--- TASK TO COMPLETE ---
Below are the entries to work from; restate word for word the portion that opens with the line containing "export IMPL_syn_avg_cell_area_um2=6.25" and closes with the line containing "export IMPL_syn_area_um2=1650", keeping both.

Dataset items
———

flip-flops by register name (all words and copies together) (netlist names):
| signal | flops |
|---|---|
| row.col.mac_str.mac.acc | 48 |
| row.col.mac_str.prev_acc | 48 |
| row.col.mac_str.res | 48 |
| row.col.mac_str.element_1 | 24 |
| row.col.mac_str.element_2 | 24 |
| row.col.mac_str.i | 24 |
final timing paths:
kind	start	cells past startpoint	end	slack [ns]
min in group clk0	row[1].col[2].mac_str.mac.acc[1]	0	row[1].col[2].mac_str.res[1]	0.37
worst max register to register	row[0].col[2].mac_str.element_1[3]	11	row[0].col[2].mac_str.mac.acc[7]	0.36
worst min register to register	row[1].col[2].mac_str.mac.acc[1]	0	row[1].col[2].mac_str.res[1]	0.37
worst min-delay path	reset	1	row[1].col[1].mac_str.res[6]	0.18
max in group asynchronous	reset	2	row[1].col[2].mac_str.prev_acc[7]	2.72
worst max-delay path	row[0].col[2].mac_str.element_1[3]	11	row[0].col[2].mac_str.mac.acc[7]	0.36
`./config.mk`:
```
export PLATFORM = sky130hd
export DESIGN_NAME = NumDrawer
export DESIGN_NICKNAME = NumDrawer
export VERILOG_FILES = /design/flow/design.v
export SDC_FILE = /design/flow/constraint.sdc
export NUM_CORES = 4
export LEC_CHECK = 1
export CORE_AREA = 10 10 108 108
export DIE_AREA = 0 0 118 118
```
`./run.sh`:
```
#!/bin/bash
# OpenROAD 26Q1-2900-gdf79404cd8, Yosys 0.63+post, stock flow scripts
make -C /OpenROAD-flow-scripts/flow DESIGN_CONFIG=/design/flow/config.mk WORK_HOME=/design/flow/orfs finish
```
`./design.v`:
```
`timescale 1ns / 1ps
module NumDrawer(big_bin, hcounterer, vcounterer, clk, blank, isContained);
    input [15:0] big_bin;
	 input [10:0] hcounterer;
	 input [9:0] vcounterer;
	 input clk;
	 input blank;
    output reg [3:0] isContained;
	 reg [3:0] small_bin;
	 reg [1:0] digit;
	 reg [10:0] spacing;
	 parameter top = 340;
	 reg CathodeC;
	 reg CathodeB;
	 reg CathodeE;
	 reg CathodeF;
	 reg CathodeA;
	 reg CathodeG;
	 reg CathodeD;
	 initial begin
		 digit = 0;
		 isContained = 0;
		 spacing = 0;
		 CathodeC = 0;
		 CathodeB = 0;
		 CathodeE = 0;
		 CathodeF = 0;
		 CathodeA = 0;
		 CathodeG = 0;
		 CathodeD = 0;
	 end
	 always @(posedge clk) begin    
			spacing = 420;
			small_bin = big_bin[3:0];
			CathodeB = ~blank & ((spacing+45 <= hcounterer) &  (hcounterer <= (spacing+60)) & ((top-97) >= vcounterer) & (vcounterer >= (top-200)) );
			CathodeC = ~blank & ((spacing+45 <= hcounterer) &  (hcounterer <= (spacing+60)) & (top >= vcounterer) & (vcounterer >= (top-93)) );
			CathodeF = ~blank & ((spacing <= hcounterer) &  (hcounterer <= (spacing+15)) & ((top-97) >= vcounterer) & (vcounterer >= (top-200)) );
			CathodeE = ~blank & ((spacing <= hcounterer) &  (hcounterer <= (spacing+15)) & (top >= vcounterer) & (vcounterer >= (top-93)) );
			CathodeA = ~blank & (((spacing+17) <= hcounterer) &  (hcounterer <= (spacing+43)) & ((top-160) >= vcounterer) & (vcounterer >= (top-200)) );		
			CathodeD = ~blank & (((spacing+17) <= hcounterer) &  (hcounterer <= (spacing+43)) & (top >= vcounterer) & (vcounterer >= (top-40)) );
			CathodeG = ~blank & (((spacing+17) <= hcounterer) &  (hcounterer <= (spacing+43)) & ((top-85) >= vcounterer) & (vcounterer >= (top-115)) );		
		  case (small_bin)    
				0: isContained[0] = (CathodeA | CathodeB | CathodeC | CathodeD | CathodeE | CathodeF);
				1: isContained[0] = (CathodeB | CathodeC);
				2: isContained[0] = (CathodeA | CathodeB | CathodeG | CathodeE | CathodeD); 
				3: isContained[0] = (CathodeA | CathodeB | CathodeG | CathodeC | CathodeD); 
				4: isContained[0] = (CathodeB | CathodeC | CathodeF | CathodeG); 
				5: isContained[0] = (CathodeA | CathodeF | CathodeG | CathodeC | CathodeD); 
				6: isContained[0] = (CathodeA | CathodeF | CathodeG | CathodeC | CathodeD | CathodeE); 
				7: isContained[0] = (CathodeA | CathodeB | CathodeC); 
				8: isContained[0] = (CathodeA | CathodeB | CathodeC | CathodeD | CathodeE | CathodeF | CathodeG); 
				9: isContained[0] = (CathodeA | CathodeF | CathodeG | CathodeB | CathodeC); 
				default: isContained[0] = 0;
		  endcase 
			spacing = 330;
			small_bin = big_bin[7:4];
			CathodeB = ~blank & ((spacing+45 <= hcounterer) &  (hcounterer <= (spacing+60)) & ((top-97) >= vcounterer) & (vcounterer >= (top-200)) );
			CathodeC = ~blank & ((spacing+45 <= hcounterer) &  (hcounterer <= (spacing+60)) & (top >= vcounterer) & (vcounterer >= (top-93)) );
			CathodeF = ~blank & ((spacing <= hcounterer) &  (hcounterer <= (spacing+15)) & ((top-97) >= vcounterer) & (vcounterer >= (top-200)) );
			CathodeE = ~blank & ((spacing <= hcounterer) &  (hcounterer <= (spacing+15)) & (top >= vcounterer) & (vcounterer >= (top-93)) );
			CathodeA = ~blank & (((spacing+17) <= hcounterer) &  (hcounterer <= (spacing+43)) & ((top-160) >= vcounterer) & (vcounterer >= (top-200)) );		
			CathodeD = ~blank & (((spacing+17) <= hcounterer) &  (hcounterer <= (spacing+43)) & (top >= vcounterer) & (vcounterer >= (top-40)) );
			CathodeG = ~blank & (((spacing+17) <= hcounterer) &  (hcounterer <= (spacing+43)) & ((top-85) >= vcounterer) & (vcounterer >= (top-115)) );	
		  case (small_bin)    
				0: isContained[1] = (CathodeA | CathodeB | CathodeC | CathodeD | CathodeE | CathodeF);
				1: isContained[1] = (CathodeB | CathodeC);
				2: isContained[1] = (CathodeA | CathodeB | CathodeG | CathodeE | CathodeD); 
				3: isContained[1] = (CathodeA | CathodeB | CathodeG | CathodeC | CathodeD); 
				4: isContained[1] = (CathodeB | CathodeC | CathodeF | CathodeG); 
				5: isContained[1] = (CathodeA | CathodeF | CathodeG | CathodeC | CathodeD); 
				6: isContained[1] = (CathodeA | CathodeF | CathodeG | CathodeC | CathodeD | CathodeE); 
				7: isContained[1] = (CathodeA | CathodeB | CathodeC); 
				8: isContained[1] = (CathodeA | CathodeB | CathodeC | CathodeD | CathodeE | CathodeF | CathodeG); 
				9: isContained[1] = (CathodeA | CathodeF | CathodeG | CathodeB | CathodeC); 
				default: isContained[1] = 0;
		  endcase 
			spacing = 210;
			small_bin = big_bin[11:8];
			CathodeB = ~blank & ((spacing+45 <= hcounterer) &  (hcounterer <= (spacing+60)) & ((top-97) >= vcounterer) & (vcounterer >= (top-200)) );
			CathodeC = ~blank & ((spacing+45 <= hcounterer) &  (hcounterer <= (spacing+60)) & (top >= vcounterer) & (vcounterer >= (top-93)) );
			CathodeF = ~blank & ((spacing <= hcounterer) &  (hcounterer <= (spacing+15)) & ((top-97) >= vcounterer) & (vcounterer >= (top-200)) );
			CathodeE = ~blank & ((spacing <= hcounterer) &  (hcounterer <= (spacing+15)) & (top >= vcounterer) & (vcounterer >= (top-93)) );
			CathodeA = ~blank & (((spacing+17) <= hcounterer) &  (hcounterer <= (spacing+43)) & ((top-160) >= vcounterer) & (vcounterer >= (top-200)) );		
			CathodeD = ~blank & (((spacing+17) <= hcounterer) &  (hcounterer <= (spacing+43)) & (top >= vcounterer) & (vcounterer >= (top-40)) );
			CathodeG = ~blank & (((spacing+17) <= hcounterer) &  (hcounterer <= (spacing+43)) & ((top-85) >= vcounterer) & (vcounterer >= (top-115)) );			
		  case (small_bin)    
				0: isContained[2] = (CathodeA | CathodeB | CathodeC | CathodeD | CathodeE | CathodeF);
				1: isContained[2] = (CathodeB | CathodeC);
				2: isContained[2] = (CathodeA | CathodeB | CathodeG | CathodeE | CathodeD); 
				3: isContained[2] = (CathodeA | CathodeB | CathodeG | CathodeC | CathodeD); 
				4: isContained[2] = (CathodeB | CathodeC | CathodeF | CathodeG); 
				5: isContained[2] = (CathodeA | CathodeF | CathodeG | CathodeC | CathodeD); 
				6: isContained[2] = (CathodeA | CathodeF | CathodeG | CathodeC | CathodeD | CathodeE); 
				7: isContained[2] = (CathodeA | CathodeB | CathodeC); 
				8: isContained[2] = (CathodeA | CathodeB | CathodeC | CathodeD | CathodeE | CathodeF | CathodeG); 
				9: isContained[2] = (CathodeA | CathodeF | CathodeG | CathodeB | CathodeC); 
				default: isContained[2] = 0;
		  endcase 
			spacing = 120;
			small_bin = big_bin[15:12];
			CathodeB = ~blank & ((spacing+45 <= hcounterer) &  (hcounterer <= (spacing+60)) & ((top-97) >= vcounterer) & (vcounterer >= (top-200)) );
			CathodeC = ~blank & ((spacing+45 <= hcounterer) &  (hcounterer <= (spacing+60)) & (top >= vcounterer) & (vcounterer >= (top-93)) );
			CathodeF = ~blank & ((spacing <= hcounterer) &  (hcounterer <= (spacing+15)) & ((top-97) >= vcounterer) & (vcounterer >= (top-200)) );
			CathodeE = ~blank & ((spacing <= hcounterer) &  (hcounterer <= (spacing+15)) & (top >= vcounterer) & (vcounterer >= (top-93)) );
			CathodeA = ~blank & (((spacing+17) <= hcounterer) &  (hcounterer <= (spacing+43)) & ((top-160) >= vcounterer) & (vcounterer >= (top-200)) );		
			CathodeD = ~blank & (((spacing+17) <= hcounterer) &  (hcounterer <= (spacing+43)) & (top >= vcounterer) & (vcounterer >= (top-40)) );
			CathodeG = ~blank & (((spacing+17) <= hcounterer) &  (hcounterer <= (spacing+43)) & ((top-85) >= vcounterer) & (vcounterer >= (top-115)) );	
		  case (small_bin)    
				0: isContained[3] = (CathodeA | CathodeB | CathodeC | CathodeD | CathodeE | CathodeF);
				1: isContained[3] = (CathodeB | CathodeC);
				2: isContained[3] = (CathodeA | CathodeB | CathodeG | CathodeE | CathodeD); 
				3: isContained[3] = (CathodeA | CathodeB | CathodeG | CathodeC | CathodeD); 
				4: isContained[3] = (CathodeB | CathodeC | CathodeF | CathodeG); 
				5: isContained[3] = (CathodeA | CathodeF | CathodeG | CathodeC | CathodeD); 
				6: isContained[3] = (CathodeA | CathodeF | CathodeG | CathodeC | CathodeD | CathodeE); 
				7: isContained[3] = (CathodeA | CathodeB | CathodeC); 
				8: isContained[3] = (CathodeA | CathodeB | CathodeC | CathodeD | CathodeE | CathodeF | CathodeG); 
				9: isContained[3] = (CathodeA | CathodeF | CathodeG | CathodeB | CathodeC); 
				default: isContained[3] = 0;
		  endcase 
    end
endmodule
```
`./constraint.sdc`:
```
current_design NumDrawer

set clk_period 5.1
set clk_io_pct 0.2

create_clock -name clk0 -period $clk_period [get_ports {clk}]

set non_clock_inputs [all_inputs -no_clocks]
set_input_delay [expr $clk_period * $clk_io_pct] -clock clk0 $non_clock_inputs
set_output_delay [expr $clk_period * $clk_io_pct] -clock clk0 [all_outputs]
```
==> flow_metrics.env <==
# implementation run metrics
export IMPL_peakVddDrop_mv=0.0442
export IMPL_antenna_found_initial=0
export IMPL_h_tree_depth=1
export IMPL_min_period_ns=3.67
export IMPL_largest_register_ffs=4
export IMPL_clock_sinks=4
export IMPL_period_used_pct=72.0
export IMPL_hpwl_mm=4.77
export IMPL_totalWireLength_mm=5.97
export IMPL_fin_setup_tns_ns=0
export IMPL_antenna_cells=0
export IMPL_dieArea_um2=13900
export IMPL_ys_seq_share_pct=4.86
export IMPL_cts_repair_resized=0
export IMPL_fin_area_um2=2220
export IMPL_ys_seq_elements=4
export IMPL_most_common_layout_cells="clkdlybuf4s50_1 (42), nor2_1 (30), nand2_1 (22)"
export IMPL_critPathSlowestCell="o311ai_0"
export IMPL_p_per_area_nw_per_um2=97.6
export IMPL_cts_buffers=3
export IMPL_grt_ovfl_total=0
export IMPL_path_class="in -> reg"
export IMPL_clk_pin_slew_worst_paths_ns=0.04
export IMPL_worstPathArrival_ns=3.77
export IMPL_cts_root_buf="clkbuf_8"
export IMPL_area_delta_synth_final_pct=34.6
export IMPL_cap_viol_max_count=0
export IMPL_num_rows=35
export IMPL_core_area_um2=9280
export IMPL_drt_initial_drc_count=184
export IMPL_grt_usage_pct=8.15
export IMPL_die_w_um=118
export IMPL_cp_end_kind="flip-flop"
export IMPL_yosysWarnings=1
export IMPL_drc=0
export IMPL_cts_setup_buffers=0
export IMPL_finalMaxSlewViolations=0
export IMPL_syn_inst=264
export IMPL_synth_cell_types=67
export IMPL_outcome="complete, no violations"
export IMPL_cp_max_fo=13
export IMPL_setup_viol=0
export IMPL_hold_class="in -> reg"
export IMPL_fmax_mhz=272
export IMPL_drive_gt1_share_pct=4.75
export IMPL_first_global_vias=1947
export IMPL_whs_ns=1.52
export IMPL_placed_area_um2=2180
export IMPL_holdBufCountCts=0
export IMPL_place_congestion=0.930
export IMPL_final_hold_violation_count=0
export IMPL_ant_nets=0
export IMPL_port_buffers=42
export IMPL_die_h_um=118
export IMPL_hp_start="big_bin[2]"
export IMPL_fp_util_pct=17.8
export IMPL_synthFlopType="dfxtp_1"
export IMPL_drtPass1Iterations=6
export IMPL_viasPerCell=5.19
export IMPL_synthArstFlopShare_pct=0
export IMPL_cts_path_max_buffers=2
export IMPL_io_pins=43
export IMPL_hold_depth=3
export IMPL_slowest_delay_ns=0.73
export IMPL_rsz0062_at_grt="false"
export IMPL_fin_ws_ns=1.43
export IMPL_syn_avg_cell_area_um2=6.25
export IMPL_cp_required_ns=5.20
export IMPL_p_leak_uw=0.000702
export IMPL_ys_area_um2=1650
export IMPL_grt_pass1_wl_mm=9.92
export IMPL_crit_path_start_kind="input port"
export IMPL_hold_end="isContained[0]"
export IMPL_enable_flop_cells=0
export IMPL_ys_cells=264
export IMPL_vias=2202
export IMPL_warnings=25
export IMPL_relSlewSlack_pct=43.1
export IMPL_final_common_cell="clkdlybuf4s50_1"
export IMPL_preCtsSetupSlack_ns=1.20
export IMPL_syn_area_um2=1650
export IMPL_path_cells="clkdlybuf4s50_1 -> nor3b_2 -> nand3b_1 -> o311ai_0 -> nand2_1 -> a2bb2oi_1 -> o2bb2ai_1 -> a32oi_1 -> nand3_1"
export IMPL_grt_max_degree=21
export IMPL_wire_per_inst_um=14.1
export IMPL_worst_slew_pin_slew_ns=0.843
export IMPL_cts_tree="built"
export IMPL_fin_util_pct=23.9
layer usage:
layer	vias up	GRT usage, %	share of wire (%)
met2	98	12.0	44
met5	-	0	0
li1	1103	-	-
met3	4	1.60	7.2
met1	997	12.3	49
met4	0	0.696	0.40
synth_stat cells (4+ instances only):
cell type | instances | share of area [%]
a31oi_1 | 4 | 1.5
o22ai_1 | 5 | 1.9
o311ai_0 | 4 | 2.1
nor2b_1 | 8 | 3.0
nand2_1 | 22 | 5.0
nor3_1 | 10 | 3.0
o21ai_0 | 18 | 5.5
nand3_1 | 7 | 2.1
nand2b_1 | 5 | 1.9
o21a_1 | 5 | 2.3
inv_1 | 12 | 2.7
nor2_1 | 30 | 6.8
clkbuf_1 | 11 | 2.5
o31ai_1 | 7 | 3.2
a21oi_1 | 20 | 6.1
and3_1 | 5 | 1.9
nand4_1 | 6 | 2.3
dfxtp_1 | 4 | 4.9
o211ai_1 | 8 | 3.6
where the power goes:
| part | total [uW] | switching [uW] | leakage (uW) | internal (uW) |
|---|---|---|---|---|
| Combinational | 115 | 61.8 | 0.000648 | 53.3 |
| Clock | 67.8 | 17.4 | 0.0000216 | 50.4 |
| Sequential | 33.7 | 0.443 | 0.0000330 | 33.2 |
kinds of logic after synthesis:
| logic type | after synthesis | synth area share, % |
|---|---|---|
| mux | 1 | 0.607 |
| buf+inv | 27 | 6.37 |
| xor+xnor | 1 | 0.531 |
| flops | 4 | 4.86 |
| simple gates | 122 | 41.6 |
| compound gates | 109 | 46.1 |
worst max path at each step:
| stage | depth (start not counted) | start | to | slack, ns |
|---|---|---|---|---|
| 5_1_grt | 9 | hcounterer[2] | isContained[0] | 0.98 |
| 6_report | 9 | hcounterer[2] | isContained[0] | 1.43 |
| 4_1_cts | 9 | hcounterer[2] | isContained[0] | 1.43 |
worst max-delay path: cells and delay by family:
kind / cells / cell delay [ns]
AND-OR/OR-AND: 4 / 1.35
AND/OR/NAND/NOR: 4 / 0.76
buffers and inverters: 1 / 0.63
cell type report:
| type | count | area (um2) |
|---|---|---|
| Clock buffer | 3 | 41.3 |
| Fill cell | 1042 | 7060 |
| Sequential cell | 4 | 80.1 |
| Timing Repair Buffer | 43 | 428 |
| Multi-Input combinational cell | 233 | 1460 |
| Tap cell | 129 | 161 |
| Inverter | 12 | 45.0 |
through the flow:
stage / cells / total power (uW)
5_1_grt: 424 / 233
4_1_cts: 424 / 218
2_1_floorplan: 264 / 91.9
3_3_place_gp: 421 / 147
3_5_place_dp: 421 / 148
6_report: 424 / 217
Power figures rest on the tool's default switching activity, not on a simulated workload.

———

--- TASK ANSWER ---
export IMPL_syn_avg_cell_area_um2=6.25
export IMPL_cp_required_ns=5.20
export IMPL_p_leak_uw=0.000702
export IMPL_ys_area_um2=1650
export IMPL_grt_pass1_wl_mm=9.92
export IMPL_crit_path_start_kind="input port"
export IMPL_hold_end="isContained[0]"
export IMPL_enable_flop_cells=0
export IMPL_ys_cells=264
export IMPL_vias=2202
export IMPL_warnings=25
export IMPL_relSlewSlack_pct=43.1
export IMPL_final_common_cell="clkdlybuf4s50_1"
export IMPL_preCtsSetupSlack_ns=1.20
export IMPL_syn_area_um2=1650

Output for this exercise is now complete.